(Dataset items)
= = =
**src/rtl/harmonic_accumulator.sv**
```systemverilog
// harmonic_accumulator: sums level-scaled harmonic sine samples into L/R frame samples for the DAC output stage (optional STEREO_SPLIT_EN: even harmonics to L, odd to R)
module harmonic_accumulator #(
    parameter int MAX_HARMONICS = 256,
    parameter int COUNT_BITS    = 9,
    parameter int LEVEL_SHIFT   = 16
) (
    input  logic        i_Clock,
    input  logic        i_Reset_N,
    input  logic        i_Frame_Start,
    input  logic        i_Harmonic_Valid,
    input  logic [15:0] i_Harmonic_Sample,
    input  logic [15:0] i_Harmonic_Level,
    input  logic        i_Harmonic_Last,
    input  logic        i_Out_Ready,
    output logic [31:0] o_Sample_L,
    output logic [31:0] o_Sample_R,
    output logic        o_Start,
    output logic        o_Overrun,
    output logic        o_Busy
);

    localparam logic [1:0] IDLE  = 2'd0;
    localparam logic [1:0] ACCUM = 2'd1;
    localparam logic [1:0] DRAIN = 2'd2;
    localparam logic [1:0] HOLD  = 2'd3;

    logic [1:0]            state, state_next;
    logic [COUNT_BITS-1:0] count;
    logic                  drain_cnt;
    logic                  frame_clear, accept, emit;
    logic signed [32:0]    product_d, product;
    logic                  p_valid;
    logic [31:0]           term;
    logic [31:0]           acc_l;
`ifdef STEREO_SPLIT_EN
    logic                  idx_odd, p_odd;
    logic [31:0]           acc_r;
`endif

    // next-state, acceptance and product/term decode
    always_comb begin
        frame_clear = i_Frame_Start && (state == IDLE || state == ACCUM);
        accept      = (state == ACCUM) && i_Harmonic_Valid &&
                      (i_Frame_Start || count < COUNT_BITS'(MAX_HARMONICS));
        emit        = (state == HOLD) && i_Out_Ready;
        state_next  = (state == IDLE)  ? (i_Frame_Start ? ACCUM : IDLE) :
                      (state == ACCUM) ? ((i_Harmonic_Valid && i_Harmonic_Last) ? DRAIN : ACCUM) :
                      (state == DRAIN) ? (drain_cnt ? HOLD : DRAIN) :
                                         (i_Out_Ready ? IDLE : HOLD);
        product_d   = 33'($signed(i_Harmonic_Sample)) * 33'($signed({1'b0, i_Harmonic_Level}));
        term        = 32'(product >>> LEVEL_SHIFT);
`ifdef STEREO_SPLIT_EN
        idx_odd     = i_Frame_Start ? 1'b0 : count[0];
`endif
    end

    // FSM, accepted-harmonic counter (also the harmonic index) and two-cycle drain timer
    always_ff @(posedge i_Clock or negedge i_Reset_N) begin
        if (!i_Reset_N) begin
            state     <= IDLE;
            count     <= '0;
            drain_cnt <= 1'b0;
        end else begin
            state     <= state_next;
            count     <= frame_clear ? COUNT_BITS'(accept) : count + COUNT_BITS'(accept);
            drain_cnt <= (state == DRAIN) && !drain_cnt;
        end
    end

    // stage 1: register the signed sample x unsigned level product
    always_ff @(posedge i_Clock or negedge i_Reset_N) begin
        if (!i_Reset_N) begin
            p_valid <= 1'b0;
            product <= '0;
`ifdef STEREO_SPLIT_EN
            p_odd   <= 1'b0;
`endif
        end else begin
            p_valid <= accept;
            if (accept) product <= product_d;
`ifdef STEREO_SPLIT_EN
            if (accept) p_odd <= idx_odd;
`endif
        end
    end

    // stage 2: accumulate the shifted term; a frame start discards anything still in flight
    always_ff @(posedge i_Clock or negedge i_Reset_N) begin
        if (!i_Reset_N) begin
            acc_l <= '0;
`ifdef STEREO_SPLIT_EN
            acc_r <= '0;
`endif
        end else if (frame_clear) begin
            acc_l <= '0;
`ifdef STEREO_SPLIT_EN
            acc_r <= '0;
`endif
        end else if (p_valid) begin
`ifdef STEREO_SPLIT_EN
            if (p_odd) acc_r <= acc_r + term;
            else acc_l <= acc_l + term;
`else
            acc_l <= acc_l + term;
`endif
        end
    end

    // hand the finished frame to the output stage and flag aborted or dropped frames
    always_ff @(posedge i_Clock or negedge i_Reset_N) begin
        if (!i_Reset_N) begin
            o_Start    <= 1'b0;
            o_Overrun  <= 1'b0;
            o_Sample_L <= '0;
`ifdef STEREO_SPLIT_EN
            o_Sample_R <= '0;
`endif
        end else begin
            o_Start   <= emit;
            o_Overrun <= i_Frame_Start && (state != IDLE);
            if (emit) o_Sample_L <= acc_l;
`ifdef STEREO_SPLIT_EN
            if (emit) o_Sample_R <= acc_r;
`endif
        end
    end

`ifndef STEREO_SPLIT_EN
    assign o_Sample_R = o_Sample_L;
`endif
    assign o_Busy = (state != IDLE);

endmodule
```
**config.mk**
```make
export PLATFORM = sky130hd
export DESIGN_NAME = harmonic_accumulator
export DESIGN_NICKNAME = d
export VERILOG_FILES = /design/src/rtl/harmonic_accumulator.sv
export SDC_FILE = /design/constraint.sdc
export NUM_CORES = 1
export LEC_CHECK = 0
export BUFFER_PORTS_ARGS = -buffer_cell sky130_fd_sc_hd__buf_2
export CAP_MARGIN = 25
export CORE_MARGIN = 5
export CORE_UTILIZATION = 31
export CTS_BUF_LIST = sky130_fd_sc_hd__clkbuf_8
export DETAILED_ROUTE_END_ITERATION = 8
export PLACE_DENSITY = 0.46
export SLEW_MARGIN = 20
export SYNTH_ARGS = -nofsm -noshare
export SYNTH_HDL_FRONTEND = slang
export SYNTH_SLANG_ARGS = --single-unit
```
**constraint.sdc**
```tcl
create_clock -name i_Clock -period 4.2 [get_ports i_Clock]
set_input_delay 0 -clock i_Clock [delete_from_list [all_inputs] [get_ports i_Clock]]
set_output_delay 0 -clock i_Clock [all_outputs]
set_load 0.01 [all_outputs]
```
**Yosys cells after proc, flatten, opt, wreduce, memory -nomap -nowiden**

Index checks and enable logic that the tools add are counted.

- Input port bits: 38
- Memory bits (writable): 0
- Flip-flop bits (word level): 112
- Bits in latches: 0
- Memory bits (read-only): 0
- Memories kept: 0
- Output and inout bits: 67

- Reductions and logical operators: 13
- Equal/unequal tests: 3
- Mux-type cells: 10
- Shifts and indexed selects: 0
- Multipliers: 1
- Bitwise logic cells: 0
- Order comparisons: 1
- $add $sub $neg: 2
- Divide/modulo/power cells: 0

Operators with widths:

| operator | count |
|---|---|
| two-way mux 32 bit | 2 |
| multiplier 16 x 17 -> 33 bit | 1 |
| adder 32 bit | 1 |
| two-way mux 2 bit | 5 |
| adder 9 x 1 -> 9 bit | 1 |
| < comparator 9 bit (second input constant) | 1 |
| two-way mux 9 bit | 1 |
| logical AND 1 bit | 7 |
| == test 2 bit (second input constant) | 2 |
| nonzero test 2 bit | 2 |
| == test 2 x 1 -> 1 bit (second input constant) | 1 |
| logical NOT 2 bit | 1 |
| logical OR 1 bit | 2 |
| two-way mux 1 bit | 2 |
| logical NOT 1 bit | 1 |

**Depth between registers and ports, before layout**

- Depth after elaboration: 5
- Depth in mapped cells: 23

**Least setup slack after synthesis**

Ideal clock, no wire load.

- Path kind: input port to flip-flop
- From: in i_Harmonic_Sample[1]
- To: reg product[31]
- Library setup time: 128 ps
- Arrival: 5582 ps
- Path slack: -1510 ps
- Data required time: 4072 ps
- Stages on the path: 21
- Buffers on the path: 1
- Cell sequence: clkbuf_1 > nand2_1 > fa_1 > fa_1 > fa_1 > inv_1 > fa_1 > fa_1 > inv_1 > fa_1 > inv_1 > ha_1 > a2111oi_2 > o21ai_1 > a211o_1 > a211oi_2 > o311ai_2 > a221o_2 > a21oi_2 > xor2_1 > o21ai_1

- Word-level cells in the longest chain between the ends: 1

Ends and longest elaborated chain:

| item | RTL line | RTL |
|---|---|---|
| from (decl) | 11 | `input logic [15:0] i_Harmonic_Sample,` |
| multiplier 16 x 17 -> 33 bit | 50 | `product_d = 33'($signed(i_Harmonic_Sample)) * 33'($signed({1'b0, i_Harmonic_Level}));` |
| to (signal assigned) | 80 | `if (accept) product <= product_d;` |
| to (decl) | 31 | `logic signed [32:0] product_d, product;` |

No other way between the ends.
A chain may end at the register's enable or synchronous reset.

**Final worst setup path**

- From: in i_Harmonic_Sample[4]
- To: reg product[31]

The elaborated chain is that of the path after synthesis.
= = =
- Task prompt -
If a line of the data holds the string "flop", count it. Then state the total and nothing more.

- Completed task -
2